▶ [Required work]:
Set out exactly every line of the entries below, starting at the line that holds "Max-cap viol count" and stopping after the line that holds "Cell chosen for".

(Records provided begins)

## config.mk

```make
export PLATFORM = sky130hd
export DESIGN_NAME = mhts_front
export DESIGN_NICKNAME = d
export VERILOG_FILES = /design/src/rtl/mhts_pkg.sv /design/src/rtl/mhts_front.sv
export SDC_FILE = /design/constraint.sdc
export NUM_CORES = 1
export LEC_CHECK = 0
export ABC_AREA = 1
export BUFFER_PORTS_ARGS = -buffer_cell sky130_fd_sc_hd__buf_2
export CAP_MARGIN = 20
export CORE_MARGIN = 5
export CORE_UTILIZATION = 40
export CTS_BUF_LIST = sky130_fd_sc_hd__clkbuf_4 sky130_fd_sc_hd__clkbuf_8
export CTS_CLUSTER_SIZE = 16
export DETAILED_ROUTE_END_ITERATION = 10
export GPL_TIMING_DRIVEN = 0
export MAX_ROUTING_LAYER = met4
export PLACE_DENSITY_LB_ADDON = 0.1
export SKIP_CTS_REPAIR_TIMING = 1
export SYNTH_ARGS = -nofsm -noshare
export SYNTH_HDL_FRONTEND = slang
export SYNTH_SLANG_ARGS = --single-unit
```

## constraint.sdc

```tcl
create_clock -name clk -period 2.26 [get_ports clk]
set_input_delay 0 -clock clk [delete_from_list [all_inputs] [get_ports clk]]
set_output_delay 0 -clock clk [all_outputs]
set_load 0.01 [all_outputs]
```

## src/rtl/mhts_pkg.sv

```systemverilog
// Shared types and constants for the matrix trace-of-square accumulator.
// No dependencies; every other file in rtl/ imports this package.

package mhts_pkg;

	localparam int WORD_W       = 32;
	localparam int CFG_W        = 7;
	localparam int SIZE_RESET   = 64;
	localparam int MAX_SIZE_DEF = 64;
	localparam int QUEUE_DEPTH  = 4;

	// What the back end does with a word
	typedef enum logic [1:0] {
		OP_STORE  = 2'd0,
		OP_SQUARE = 2'd1,
		OP_MIRROR = 2'd2
	} op_t;

	typedef struct packed {
		op_t  op;
		logic last;
	} ctl_t;

endpackage

```

## src/rtl/mhts_front.sv

```systemverilog
// Front end: size register, row/column tracking, word classification and store address.
// Depends on mhts_pkg.

module mhts_front #(
	parameter int MAX_SIZE = mhts_pkg::MAX_SIZE_DEF,
	parameter int AW       = $clog2(MAX_SIZE * MAX_SIZE)
) (
	input  logic                              clk,
	input  logic                              arst_n,
	input  logic                              cfg_we,
	input  logic [mhts_pkg::CFG_W-1:0]        cfg_wdata,
	input  logic                              in_valid,
	output logic                              in_stall,
	input  logic signed [mhts_pkg::WORD_W-1:0] element,
	input  logic                              q_full,
	output logic                              push,
	output mhts_pkg::ctl_t                    push_ctl,
	output logic [mhts_pkg::WORD_W-1:0]       push_elem,
	output logic [AW-1:0]                     push_addr
);
	import mhts_pkg::*;

	localparam int IDX_W = $clog2(MAX_SIZE);
	localparam int SZ_W  = $clog2(MAX_SIZE + 1);
	localparam int CMP_W = (SZ_W > CFG_W) ? SZ_W : CFG_W;
	localparam int RST_SIZE = (MAX_SIZE < SIZE_RESET) ? MAX_SIZE : SIZE_RESET;

	logic [IDX_W-1:0] row_q, col_q;
	logic [SZ_W-1:0]  size_q, size_d;
	logic [CMP_W-1:0] cfg_ext;
	logic             col_last, row_last;
	logic [IDX_W-1:0] addr_hi, addr_lo;
	op_t              op;

	// Clamp the written size into 1..MAX_SIZE
	always_comb begin
		cfg_ext = CMP_W'(cfg_wdata);
		if (cfg_ext == '0) begin
			size_d = SZ_W'(1);
		end else if (cfg_ext > CMP_W'(MAX_SIZE)) begin
			size_d = SZ_W'(MAX_SIZE);
		end else begin
			size_d = SZ_W'(cfg_ext);
		end
	end

	assign in_stall = q_full;
	assign push     = in_valid && !q_full;

	assign col_last = (SZ_W'(col_q) + SZ_W'(1)) >= size_q;
	assign row_last = (SZ_W'(row_q) + SZ_W'(1)) >= size_q;

	always_comb begin
		priority if (row_q < col_q) begin
			op = OP_STORE;
		end else if (row_q == col_q) begin
			op = OP_SQUARE;
		end else begin
			op = OP_MIRROR;
		end
	end

	// Mirror reads use the transposed position
	assign addr_hi = (op == OP_MIRROR) ? col_q : row_q;
	assign addr_lo = (op == OP_MIRROR) ? row_q : col_q;

	assign push_addr     = AW'(AW'(addr_hi) * AW'(MAX_SIZE)) + AW'(addr_lo);
	assign push_elem     = $unsigned(element);
	assign push_ctl.op   = op;
	assign push_ctl.last = col_last && row_last;

	always_ff @(posedge clk or negedge arst_n) begin
		if (!arst_n) begin
			row_q  <= '0;
			col_q  <= '0;
			size_q <= SZ_W'(RST_SIZE);
		end else if (cfg_we) begin
			row_q  <= '0;
			col_q  <= '0;
			size_q <= size_d;
		end else if (push) begin
			if (col_last) begin
				col_q <= '0;
				row_q <= row_last ? '0 : row_q + IDX_W'(1);
			end else begin
				col_q <= col_q + IDX_W'(1);
			end
		end
	end

endmodule

```

; Yosys cells after proc, flatten, opt, wreduce, memory -nomap -nowiden
; Cells that the tools add are included.
[op_classes]
add_sub_neg = 5
n_lt_le_gt_ge = 4
n_eq_ne = 2
n_mux = 13
reduce_logical = 7
[op_table]
columns = op, count
row1 = 6-bit two-way mux, 9
row2 = 6-bit by 1-bit adder with 7-bit output (second input constant), 2
row3 = 7-bit >= comparator, 2
row4 = 7-bit two-way mux, 2
row5 = 12-bit by 6-bit adder with 12-bit output, 1
row6 = 6-bit by 1-bit adder with 6-bit output (second input constant), 2
row7 = 7-bit > comparator (second input constant), 1
row8 = 7-bit logical NOT, 1
row9 = 6-bit equality test, 1
row10 = 6-bit < comparator, 1
row11 = 2-bit two-way mux, 2
row12 = 2-bit nonzero test, 2
row13 = 2-bit equality test (second input constant), 1
row14 = 1-bit logical AND, 2
row15 = 2-bit AND reduction, 1
row16 = 1-bit logical NOT, 1
[totals]
regBits = 19
in_bits = 44
out_inout_bits = 49

; Longest topological paths before layout
[depth]
ltp_word = 6
ltp_mapped = 14
depth_no_buf = 13

; Worst setup path before layout
; OpenSTA, ideal clock, no wires.
[synth_path]
path_type = reg2reg
startpoint = reg col_q[0]
endpoint = reg row_q[1]
t_arrival_ps = 1938
path_slack_ps = 248
path_stages_with_launch = 14
synth_period_minus_slack_ps = 2012
path_cell_list = dfrtp_1 ha_1 nand3_1 xor2_1 inv_1 ha_1 nand2_1 nand2_1 a21oi_4 nand3_4 nand2_4 buf_12 nand2_2 o21ai_2
[synth_between]
elab_chain_len = 4
[synth_lines]
columns = item, line_no
row1 = start: declaration, mhts_front.sv:28  ; logic [IDX_W-1:0] row_q, col_q;
row2 = start signal: assignment, mhts_front.sv:86  ; col_q <= col_q + IDX_W'(1);
row3 = 6-bit by 1-bit adder with 7-bit output, mhts_front.sv:50  ; assign col_last = (SZ_W'(col_q) + SZ_W'(1)) >= size_q;
row4 = 7-bit >= comparator, mhts_front.sv:50
row5 = 2-bit nonzero test (no source line), n/a
row6 = 2-bit AND reduction (no source line), n/a
row7 = end signal: assignment, mhts_front.sv:84  ; row_q <= row_last ? '0 : row_q + IDX_W'(1);
row8 = end: declaration, mhts_front.sv:28
; Every way passes these cells.
; A chain may end at the register's enable or synchronous reset.

==> summary.md <==
| Metric | Value |
|---|---|
| Max FO, Critical Path | `5` |
| Worst-path clk slew | `0.08 ns` |
| Outcome | `finished with violations` |
| Fill count | `504` |
| GP Congestion | `0.8102` |
| Fmax | `0.4649 GHz` |
| Setup WS pre-CTS | `-0.002665 ns` |
| Placed Cells incl. Taps | `410` |
| Initial core utilization | `40.95%` |
| Req. time, crit path | `2.26 ns` |
| Post-Synthesis Cells | `280` |
| Num ports | `93` |
| Tmin final | `2.151 ns` |
| RSZ-0062 raised after global routing | `yes` |
| Worst-path cell chain | `ha_2 -> nand3_2 -> xor2_1 -> inv_1 -> ha_1 -> nand2_1 -> nand2_1 -> a21oi_4 -> nand2_1 -> nand2_1 -> inv_1 -> buf_2` |
| Slew @ Worst Pin | `0.4511 ns` |
| Layout cells sized above 1 | `47.95%` |
| Die Area | `6737 um2` |
| Final net count | `432` |
| Worst setup EP type | `primary output` |
| Wire per inst | `11.94 um` |
| Syn Nets | `346` |
| Hold slack | `-0.02497 ns` |
| Worst setup path class | `flop to primary output` |
| Number of global-route vias before repair | `1756` |
| Dpl cell area | `2466 um2` |
| Max-cap viol count | `0` |
| Sequential share of the synthesized area | `22.94%` |
| Via density | `4.469` |
| Startpoint type of the worst setup path | `flop` |
| Final WL | `5195 um` |
| Area Growth Syn to Fin | `33.78%` |
| Bufs on Longest Clock Path | `2` |
| CTS tree | `done` |
| Core Box Area | `5075 um2` |
| Total Power | `1.572 mW` |
| Die Height | `82.08 um` |
| Gr usage total | `15.68%` |
| Area of the multi-input gates | `1209 um2` |
| Hold Path Class | `input pin to flop` |
| Global-route wire length before repair | `8073 um` |
| CP arrival | `2.15 ns` |
| PwrDens | `565.5 nW/um2` |
| Num Clock Sinks | `19` |
| Initial antenna violation count | `0` |
| Drc violations | `0` |
| Worst-Skew Late Latency | `0.26 ns` |
| Total number of vias | `1944` |
| Register bit total from synthesis | `19` |
| Largest net degree at the start of global routing | `20` |
| IO Port Bufs | `60` |
| Cell area after layout | `2780 um2` |
| Worst vdd ir | `0.4209 mV` |
| Drt initial violations | `74` |
| Cell chosen for the clock root | `clkbuf_8` |
| Max stage delay on crit path | `0.44 ns` |
| P_leak | `1.564 nW` |
| Non-Filler Instances | `435` |
| Final worst-path cycle share | `95.17%` |
| Failing checks | `negative hold slack` |
| Slew margin rel. | `69.93%` |
| Final setup slack of the worst path | `0.1092 ns` |
| DIE WIDTH | `82.08 um` |
| Most frequent CP cell | `nand2_1` |
| CTS Buf Count | `3` |
| H-tree depth | `1` |
| FF/Latch Area | `484.2 um2` |
| Yosys warns | `0` |
| Mean Syn Cell Area | `7.422 um2` |
| Fin. Hold Viols | `3` |
| Clock Skews | `0.006756 ns` |
| Grt ovf | `0` |
| Row cnt | `26` |
| Critical path's slowest cell | `dfrtp_2` |
| Post-Syn Area | `2078 um2` |
| Setup-failing EPs final | `0` |
| Netlist cell types | `33` |
| Slew Viols, Final | `0` |
| Antenna cell count | `0` |
| TritonRoute pass-1 iters | `4` |
| ANT nets after route | `0` |
| Detail Placement HPWL | `4097 um` |
## layout by cell type, fill, tap and decap left out, drive strengths merged
cell	n
a21o	1
a21oi	6
a31oi	1
and2	1
buf	115
clkbuf	5
clkinv	2
dfrtp	18
dfstp	1
dlygate4sd3	3
ha	22
inv	39
nand2	73
nand3	21
nand4	2
nor2	22
nor3	2
o21ai	23
o22ai	3
xnor2	1
xor2	4
## registers in the layout, summed over array words and instances (netlist names)
name	cells
size_q	7
col_q	6
row_q	6
## critical path: cells and delay by family, from the launching register on
family | cells | cell delay (ns)
fa+ha+maj | 2 | 0.49
flops | 1 | 0.44
simple gates | 5 | 0.38
buf+inv | 3 | 0.25
compound gates | 1 | 0.19
xor+xnor | 1 | 0.15
## layout make-up
class                   count  share of cell area [%]
multi-input cells         182                   43.47
flip-flops and latches     19                   17.42
repair buffers             81                   17.37
plain buffers              39                   11.52
inverters                  40                   5.401
well taps                  70                   3.150
clock buffers               3                   1.485
clock inverters             1                  0.1800
## kinds of logic after synthesis
| logic type | count (synthesis) | synth area share [%] |
|---|---|---|
| fa+ha+maj | 22 | 13.24 |
| xor+xnor | 5 | 2.107 |
| buf+inv | 79 | 21.97 |
| simple gates | 121 | 27.57 |
| compound gates | 34 | 12.16 |
| flops | 19 | 22.94 |
## where the power goes
| group | switching (mW) | internal, mW | leakage (nW) |
|---|---|---|---|
| registers | 0.0277 | 0.367 | 0.244 |
| clock network | 0.129 | 0.123 | 0.0255 |
| logic | 0.490 | 0.435 | 1.29 |
| total | 0.646 | 0.926 | 1.56 |
## final timing paths
| path | slack [ns] | depth (start not counted) | start | end |
|---|---|---|---|---|
| max in group asynchronous | 1.71 | 2 | arst_n | col_q[2] |
| worst max register to register | 0.13 | 13 | col_q[0] | row_q[1] |
| worst min register to register | 0.53 | 2 | col_q[5] | col_q[5] |
| min in group asynchronous | 0.21 | 2 | arst_n | size_q[3] |
| worst max-delay path | 0.11 | 12 | col_q[0] | push_ctl[0] |
| worst min-delay path | -0.02 | 3 | cfg_wdata[4] | size_q[4] |
## Yosys cell counts
cell type | instances | share of area, %
a21oi_4 | 1 | 0.78
nor2_4 | 2 | 1.1
nand3_2 | 2 | 0.96
nand2_4 | 2 | 1.1
and2_1 | 1 | 0.30
o21ai_2 | 17 | 7.2
a31oi_1 | 1 | 0.30
nand2_2 | 8 | 2.4
dfstp_2 | 1 | 1.3
buf_6 | 2 | 1.1
nor2_2 | 2 | 0.60
nand2_1 | 63 | 11
nand3_1 | 18 | 4.3
buf_4 | 34 | 12
clkinv_1 | 1 | 0.18
inv_1 | 36 | 6.5
nand3_4 | 1 | 0.84
o22ai_1 | 3 | 0.90
xor2_1 | 4 | 1.7
nor3_2 | 1 | 0.48
nor3_1 | 1 | 0.24
xnor2_1 | 1 | 0.42
a21oi_1 | 5 | 1.2
ha_1 | 22 | 13
buf_12 | 1 | 0.96
o21ai_0 | 6 | 1.4
nor2_1 | 18 | 3.3
dfrtp_1 | 18 | 22
buf_2 | 1 | 0.24
nand4_1 | 2 | 0.60
inv_2 | 3 | 0.54
clkbuf_1 | 1 | 0.18
a21o_1 | 1 | 0.36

(Records provided ends)

▶ [Response for this exercise]:
| Max-cap viol count | `0` |
| Sequential share of the synthesized area | `22.94%` |
| Via density | `4.469` |
| Startpoint type of the worst setup path | `flop` |
| Final WL | `5195 um` |
| Area Growth Syn to Fin | `33.78%` |
| Bufs on Longest Clock Path | `2` |
| CTS tree | `done` |
| Core Box Area | `5075 um2` |
| Total Power | `1.572 mW` |
| Die Height | `82.08 um` |
| Gr usage total | `15.68%` |
| Area of the multi-input gates | `1209 um2` |
| Hold Path Class | `input pin to flop` |
| Global-route wire length before repair | `8073 um` |
| CP arrival | `2.15 ns` |
| PwrDens | `565.5 nW/um2` |
| Num Clock Sinks | `19` |
| Initial antenna violation count | `0` |
| Drc violations | `0` |
| Worst-Skew Late Latency | `0.26 ns` |
| Total number of vias | `1944` |
| Register bit total from synthesis | `19` |
| Largest net degree at the start of global routing | `20` |
| IO Port Bufs | `60` |
| Cell area after layout | `2780 um2` |
| Worst vdd ir | `0.4209 mV` |
| Drt initial violations | `74` |
| Cell chosen for the clock root | `clkbuf_8` |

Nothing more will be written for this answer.